[Stored data]

-=-=-=-=-

Setup of onyx:
==> flow/design.v (excerpt) <==
module ascon
(
    input  logic         clock,            
    input  logic         reset_n,          
    input  logic         i_sys_enable,     
    input  logic         i_start,          
    input  logic         i_data_valid,     
    input  logic [ 63:0] i_data,           
    input  logic [127:0] i_key,            
    input  logic [127:0] i_nonce,          
    output logic [ 63:0] o_cipher,         
    output logic [127:0] o_tag,            
    output logic         o_valid_cipher,   
    output logic         o_done,           
    output logic         o_ready           
);
export LEC_CHECK = 0
export CAP_MARGIN = 20
export CELL_PAD_IN_SITES_GLOBAL_PLACEMENT = 0
export CORE_MARGIN = 9
export CORE_UTILIZATION = 26
export CTS_CLUSTER_SIZE = 53
export SLEW_MARGIN = 20
create_clock -name core_clock -period 4.89 [get_ports {clock}]
run.sh (not shown) runs the stock make flow with config.mk's settings and CLKGATE_MAP_FILE=.
No stage failed in onyx, and the final checks on the layout all came back clean.
The following lists how harbor was set up differently from onyx:
Settings: CTS_CLUSTER_DIAMETER: unset -> 400; CORE_MARGIN: 9 -> 2; ABC_AREA: unset -> 1; CELL_PAD_IN_SITES_GLOBAL_PLACEMENT: 0 -> unset; CTS_CLUSTER_SIZE: 53 -> 15; CORE_UTILIZATION: 26 -> 70; the clock period (ns, I/O delays scaled along): 4.89 -> 3.45.
Findings:
harbor vs onyx — number of cells produced by synthesis climbed by more than half. Note that the die size recorded for harbor amounts to 0.35 times the value seen in onyx. Across onyx and harbor, a clean result was obtained everywhere but in harbor. On placed cell count: between onyx and harbor, it ends up higher for harbor. Delta (harbor minus onyx): cell row count -65, floorplan die width decreased by about 40% relative to the old numbers, sink count of the clock tree was more or less identical, number of resized instances in the post-cts repair step went up 2. The mean instance size in the synthesized netlist of harbor is lower than that of onyx.
## Diff of input files: xenon against harbor
Settings: clearing CTS_CLUSTER_DIAMETER, which used to be 400; clearing CTS_CLUSTER_SIZE, which used to be 15; clearing ABC_AREA, which used to be 1; swapping 70 for 40 in CORE_UTILIZATION; swapping 3.45 for 5.85 in the clock period (ns, I/O delays scaled along).
Notes after the runs:
Summary of xenon over harbor: die area shows an increase of about 80%; setup slack at placement shows an increase of 1.47 ns; width of the die shows an increase of about 33%. [compare] base=harbor new=xenon: sequential element share of the synthesized area shows a reduction of 0.64 points, placed wire-length estimate shows a reduction of 11%, number of core rows shows an increase of about 34%, adder-cell share of the synthesized area shows an increase of 1.9 points, area after synthesis shows an increase of 2.5%. Summary of xenon over harbor: post-synth area from yosys stat higher; synthesized cell count lower. For xenon, the largest combinational cell category by area was XOR/XNOR gates, unlike harbor, where it was simple AND/OR/NAND/NOR gates. Looking across harbor and xenon, the single run that reached the end with no open violations was xenon.
diff inputs: xenon => raven
Settings: swapping 40 for 23 in CORE_UTILIZATION; swapping 5.85 for 14.5 in the clock period (ns, I/O delays scaled along).
[summary]
For overall die height, dividing the value from raven by the value from xenon gives 1.3. Re relative slew slack: xenon was higher than raven. Cmp xenon and raven / routed wire length / lower: xenon. Compare xenon and raven | combined global-route utilization of all metal layers higher: xenon. In raven, via count is higher than in xenon. Post-route non-filler standard cell count (raven / xenon): 1.15. In the flow results for xenon and raven, the area added between synthesis and finish is larger on raven.
Setup changes, raven to pepper
Settings: CTS_CLUSTER_SIZE newly set to 51; CORE_UTILIZATION changed from 23 to 72; SETUP_SLACK_MARGIN newly set to 1.25; MAX_ROUTING_LAYER newly set to met4; the clock period (ns, I/O delays scaled along) changed from 14.5 to 4.3.
- pepper: it failed with a tool error in clock tree synthesis (4_1_cts), so there are no final results.
- Looking at number of instances in the placed design, pepper sits below raven.
- On post-place setup slack, pepper does worse than raven.
- For placer's final routability congestion estimate, dividing the value from pepper by the value from raven gives 1.14.
- Re Yosys chip area: no difference whatsoever between pepper and raven.
- For post-place instance area, pepper and raven come out practically identical.
- Comparing pepper and raven, the higher overall chip area is on raven.
- pepper vs raven, core outline area went down by about 70%.
- raven -> pepper: share of the yosys chip area belonging to registers delta 0, exact match
Design reuleaux, start of the top module:
module reuleaux(input logic clk, input logic rst_n, input logic [2:0] colour,
                input logic [7:0] centre_x, input logic [6:0] centre_y, input logic [7:0] diameter,
                input logic start, output logic done,
                output logic [7:0] vga_x, output logic [6:0] vga_y,
                output logic [2:0] vga_colour, output logic vga_plot);
localparam RESET = 4'b0000;
localparam CIRCLE_1 = 4'b0001;
localparam CIRCLE_2 = 4'b0010;
localparam CIRCLE_3 = 4'b0011;
localparam DONE = 4'b0100;
logic [7:0] corner_x1, corner_y1, corner_x2, corner_y2, corner_x3, corner_y3;
logic circle_1_start, circle_2_start, circle_3_start, circle_1_done, circle_2_done, circle_3_done, circle_1_plot, circle_2_plot, circle_3_plot; 
logic [7:0] circle_1_x, circle_2_x, circle_3_x;
logic [6:0] circle_1_y, circle_2_y, circle_3_y;
logic [3:0] state, next_state;
logic [2:0] circle_1_colour_out, circle_2_colour_out, circle_3_colour_out;
assign vga_colour = colour; 
assign corner_x1 = centre_x + (diameter / 2); 
assign corner_y1 = centre_y + (((diameter * 978122)/564719)/6);
assign corner_x2 = centre_x - (diameter / 2);
assign corner_y2 = centre_y + (((diameter * 978122)/564719)/6);
assign corner_x3 = centre_x;
assign corner_y3 = centre_y - (((diameter * 978122)/564719)/3);
circle circle_1(.clk(clk), .rst_n(rst_n),  .colour(colour),
	.centre_x(corner_x1), .centre_y(corner_y1), .radius(diameter),
	 .start(circle_1_start), .done(circle_1_done), .vga_x(circle_1_x), .vga_y(circle_1_y), 
	.vga_colour(circle_1_colour_out), .vga_plot(circle_1_plot) );
circle circle_2(.clk(clk), .rst_n(rst_n),  .colour(colour),
	.centre_x(corner_x2), .centre_y(corner_y2), .radius(diameter),
	 .start(circle_2_start), .done(circle_2_done), .vga_x(circle_2_x), .vga_y(circle_2_y), 
	.vga_colour(circle_2_colour_out), .vga_plot(circle_2_plot) );
circle circle_3(.clk(clk), .rst_n(rst_n),  .colour(colour),
	.centre_x(corner_x3), .centre_y(corner_y3), .radius(diameter),
  ...
export LEC_CHECK = 0
export ABC_AREA = 1
export CAP_MARGIN = 20
export CELL_PAD_IN_SITES_DETAIL_PLACEMENT = 2
export CORE_MARGIN = 9
export CORE_UTILIZATION = 47
export GPL_ROUTABILITY_DRIVEN = 0
export HOLD_SLACK_MARGIN = 0.07
export MAX_ROUTING_LAYER = met4
export SETUP_SLACK_MARGIN = -0.45
export SLEW_MARGIN = 20
create_clock -name core_clock -period 34.0 [get_ports {clk}]
run.sh (not shown) runs the stock make flow with config.mk's settings and CLKGATE_MAP_FILE=.
The first run stopped in detailed placement (DPL-0033).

-=-=-=-=-

Problem requirements:
All lines above between those holding "## Diff of input files: xenon against harbor" and "Notes after the", inclusive, must be set down unchanged, and no other line may be included.

Answer to this problem:
## Diff of input files: xenon against harbor
Settings: clearing CTS_CLUSTER_DIAMETER, which used to be 400; clearing CTS_CLUSTER_SIZE, which used to be 15; clearing ABC_AREA, which used to be 1; swapping 70 for 40 in CORE_UTILIZATION; swapping 3.45 for 5.85 in the clock period (ns, I/O delays scaled along).
Notes after the runs:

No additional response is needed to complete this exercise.